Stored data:
[config.mk]
export PLATFORM = sky130hd
export DESIGN_NAME = ysyx_23060187_idex_stage
export DESIGN_NICKNAME = d
export VERILOG_FILES = /design/src/rtl/ysyx_23060187_idex_stage.sv
export SDC_FILE = /design/constraint.sdc
export NUM_CORES = 1
export LEC_CHECK = 0
export CAP_MARGIN = 40
export CELL_PAD_IN_SITES_DETAIL_PLACEMENT = 1
export CELL_PAD_IN_SITES_GLOBAL_PLACEMENT = 2
export CORE_MARGIN = 2
export CORE_UTILIZATION = 31
export CTS_CLUSTER_DIAMETER = 50
export DETAILED_ROUTE_END_ITERATION = 8
export PLACE_DENSITY = 0.84
export SKIP_CTS_REPAIR_TIMING = 1
export SLEW_MARGIN = 10
export SYNTH_ARGS = -nofsm -noshare
export SYNTH_HDL_FRONTEND = slang
export SYNTH_SLANG_ARGS = --single-unit
[constraint.sdc]
create_clock -name clk -period 1.8 [get_ports clk]
set_input_delay 0.54 -clock clk [delete_from_list [all_inputs] [get_ports clk]]
set_output_delay 0.54 -clock clk [all_outputs]
set_load 0.02 [all_outputs]
[src/rtl/ysyx_23060187_idex_stage.sv]
// ID/EX pipeline stage: a two-entry skid buffer feeding the ALU operand muxes.
// Define YSYX_23060187_IDEX_FWD_EN to compile in writeback forwarding into captured and held entries.
module ysyx_23060187_idex_stage (
    input  logic        clk,
    input  logic        rst,
    input  logic        in_valid,
    output logic        in_ready,
    input  logic [3:0]  in_ALUctrl,
    input  logic [31:0] in_pc,
    input  logic [31:0] in_rs1_data,
    input  logic [31:0] in_rs2_data,
    input  logic [4:0]  in_rs1,
    input  logic [4:0]  in_rs2,
    input  logic [31:0] in_imm,
    input  logic        in_src1_sel,
    input  logic        in_src2_sel,
    input  logic [4:0]  in_rd,
    input  logic        in_rd_wen,
    input  logic        flush,
    input  logic        wb_wen,
    input  logic [4:0]  wb_rd,
    input  logic [31:0] wb_data,
    output logic        out_valid,
    input  logic        out_ready,
    output logic [3:0]  ALUctrl,
    output logic [31:0] opnum1,
    output logic [31:0] opnum2,
    output logic [31:0] out_pc,
    output logic [4:0]  out_rd,
    output logic        out_rd_wen
);

    typedef struct packed {
        logic [3:0]  alu_ctrl;
        logic [31:0] pc;
        logic [31:0] rs1_data;
        logic [31:0] rs2_data;
        logic [4:0]  rs1;
        logic [4:0]  rs2;
        logic [31:0] imm;
        logic        src1_sel;
        logic        src2_sel;
        logic [4:0]  rd;
        logic        rd_wen;
    } entry_t;

    entry_t main_q, main_d, skid_q, skid_d;
    entry_t in_entry, in_p, main_p, skid_p;
    logic   main_valid_q, main_valid_d, skid_valid_q, skid_valid_d;
    logic   in_ready_q;
    logic   accept, consume;

    always_comb begin
        in_entry = '{alu_ctrl: in_ALUctrl, pc: in_pc, rs1_data: in_rs1_data,
                     rs2_data: in_rs2_data, rs1: in_rs1, rs2: in_rs2, imm: in_imm,
                     src1_sel: in_src1_sel, src2_sel: in_src2_sel, rd: in_rd,
                     rd_wen: in_rd_wen};
    end

`ifdef YSYX_23060187_IDEX_FWD_EN
    function automatic entry_t fwd(input entry_t e, input logic wen, input logic [4:0] rd,
                                   input logic [31:0] data);
        entry_t r;
        r = e;
        if (wen && rd != 5'd0) begin
            if (e.rs1 == rd) r.rs1_data = data;
            if (e.rs2 == rd) r.rs2_data = data;
        end
        return r;
    endfunction

    always_comb begin
        in_p   = fwd(in_entry, wb_wen, wb_rd, wb_data);
        main_p = main_valid_q ? fwd(main_q, wb_wen, wb_rd, wb_data) : main_q;
        skid_p = skid_valid_q ? fwd(skid_q, wb_wen, wb_rd, wb_data) : skid_q;
    end
`else
    logic unused_wb;
    assign unused_wb = ^{wb_wen, wb_rd, wb_data};

    always_comb begin
        in_p   = in_entry;
        main_p = main_q;
        skid_p = skid_q;
    end
`endif

    assign accept  = in_valid && in_ready_q;
    assign consume = main_valid_q && out_ready;

    always_comb begin
        main_d       = main_p;
        skid_d       = skid_p;
        main_valid_d = main_valid_q;
        skid_valid_d = skid_valid_q;
        if (flush) begin
            main_valid_d = 1'b0;
            skid_valid_d = 1'b0;
        end else if (!main_valid_q) begin
            if (accept) begin
                main_d       = in_p;
                main_valid_d = 1'b1;
            end
        end else if (!skid_valid_q) begin
            if (accept && consume) begin
                main_d = in_p;
            end else if (consume) begin
                main_valid_d = 1'b0;
            end else if (accept) begin
                skid_d       = in_p;
                skid_valid_d = 1'b1;
            end
        end else if (consume) begin
            main_d       = skid_p;
            skid_valid_d = 1'b0;
        end
    end

    always_ff @(posedge clk) begin
        if (rst) begin
            main_q       <= '0;
            skid_q       <= '0;
            main_valid_q <= 1'b0;
            skid_valid_q <= 1'b0;
            in_ready_q   <= 1'b1;
        end else begin
            main_q       <= main_d;
            skid_q       <= skid_d;
            main_valid_q <= main_valid_d;
            skid_valid_q <= skid_valid_d;
            in_ready_q   <= !(main_valid_d && skid_valid_d);
        end
    end

    // Outputs come from MAIN registers only, so there is no input-to-output path.
    assign in_ready   = in_ready_q;
    assign out_valid  = main_valid_q;
    assign ALUctrl    = main_q.alu_ctrl;
    assign opnum1     = main_q.src1_sel ? main_q.pc : main_q.rs1_data;
    assign opnum2     = main_q.src2_sel ? main_q.imm : main_q.rs2_data;
    assign out_pc     = main_q.pc;
    assign out_rd     = main_q.rd;
    assign out_rd_wen = main_q.rd_wen;

endmodule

#### INSTRUCTIONS TO FOLLOW
Nothing but the lines above from the one containing "export DETAILED_ROUTE_END_ITERATION = 8" through the one containing "logic [31:0] rs1_data;" should appear in the answer, each repeated exactly.

#### RESPONSE AREA
export DETAILED_ROUTE_END_ITERATION = 8
export PLACE_DENSITY = 0.84
export SKIP_CTS_REPAIR_TIMING = 1
export SLEW_MARGIN = 10
export SYNTH_ARGS = -nofsm -noshare
export SYNTH_HDL_FRONTEND = slang
export SYNTH_SLANG_ARGS = --single-unit
[constraint.sdc]
create_clock -name clk -period 1.8 [get_ports clk]
set_input_delay 0.54 -clock clk [delete_from_list [all_inputs] [get_ports clk]]
set_output_delay 0.54 -clock clk [all_outputs]
set_load 0.02 [all_outputs]
[src/rtl/ysyx_23060187_idex_stage.sv]
// ID/EX pipeline stage: a two-entry skid buffer feeding the ALU operand muxes.
// Define YSYX_23060187_IDEX_FWD_EN to compile in writeback forwarding into captured and held entries.
module ysyx_23060187_idex_stage (
    input  logic        clk,
    input  logic        rst,
    input  logic        in_valid,
    output logic        in_ready,
    input  logic [3:0]  in_ALUctrl,
    input  logic [31:0] in_pc,
    input  logic [31:0] in_rs1_data,
    input  logic [31:0] in_rs2_data,
    input  logic [4:0]  in_rs1,
    input  logic [4:0]  in_rs2,
    input  logic [31:0] in_imm,
    input  logic        in_src1_sel,
    input  logic        in_src2_sel,
    input  logic [4:0]  in_rd,
    input  logic        in_rd_wen,
    input  logic        flush,
    input  logic        wb_wen,
    input  logic [4:0]  wb_rd,
    input  logic [31:0] wb_data,
    output logic        out_valid,
    input  logic        out_ready,
    output logic [3:0]  ALUctrl,
    output logic [31:0] opnum1,
    output logic [31:0] opnum2,
    output logic [31:0] out_pc,
    output logic [4:0]  out_rd,
    output logic        out_rd_wen
);

    typedef struct packed {
        logic [3:0]  alu_ctrl;
        logic [31:0] pc;
        logic [31:0] rs1_data;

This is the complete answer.